### WORK ORDER
Please output exactly the lines from the one containing "create_clock -name clk" through the last line of the records, both included.
===== THE INPUT =====
<file path="config.mk">
export PLATFORM = sky130hd
export DESIGN_NAME = prbsTester
export DESIGN_NICKNAME = d
export VERILOG_FILES = /design/src/prbsPkg.sv /design/src/prbsPoly.sv /design/src/prbsGenerator.sv /design/src/prbsChecker.sv /design/src/errorCounter.sv /design/src/prbsTester.sv
export VERILOG_INCLUDE_DIRS = /design/src /design/src/src
export SDC_FILE = /design/constraint.sdc
export NUM_CORES = 1
export LEC_CHECK = 0
export ABC_AREA = 1
export BUFFER_PORTS_ARGS = -buffer_cell sky130_fd_sc_hd__buf_4
export CELL_PAD_IN_SITES_DETAIL_PLACEMENT = 0
export CELL_PAD_IN_SITES_GLOBAL_PLACEMENT = 1
export CORE_ASPECT_RATIO = 0.5
export CORE_MARGIN = 1
export CORE_UTILIZATION = 34
export CTS_CLUSTER_SIZE = 10
export DETAILED_ROUTE_END_ITERATION = 10
export PLACE_DENSITY_LB_ADDON = 0.1
export SYNTH_ARGS = -nofsm -noshare
export SYNTH_HDL_FRONTEND = slang
export SYNTH_SLANG_ARGS = --single-unit
</file>
<file path="constraint.sdc">
create_clock -name clk -period 6.1 [get_ports clk]
set_clock_uncertainty 0.15 [all_clocks]
set_input_delay 0.61 -clock clk [delete_from_list [all_inputs] [get_ports clk]]
set_output_delay 0.61 -clock clk [all_outputs]
set_load 0.02 [all_outputs]
</file>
=====
### REPLY
create_clock -name clk -period 6.1 [get_ports clk]
set_clock_uncertainty 0.15 [all_clocks]
set_input_delay 0.61 -clock clk [delete_from_list [all_inputs] [get_ports clk]]
set_output_delay 0.61 -clock clk [all_outputs]
set_load 0.02 [all_outputs]
</file>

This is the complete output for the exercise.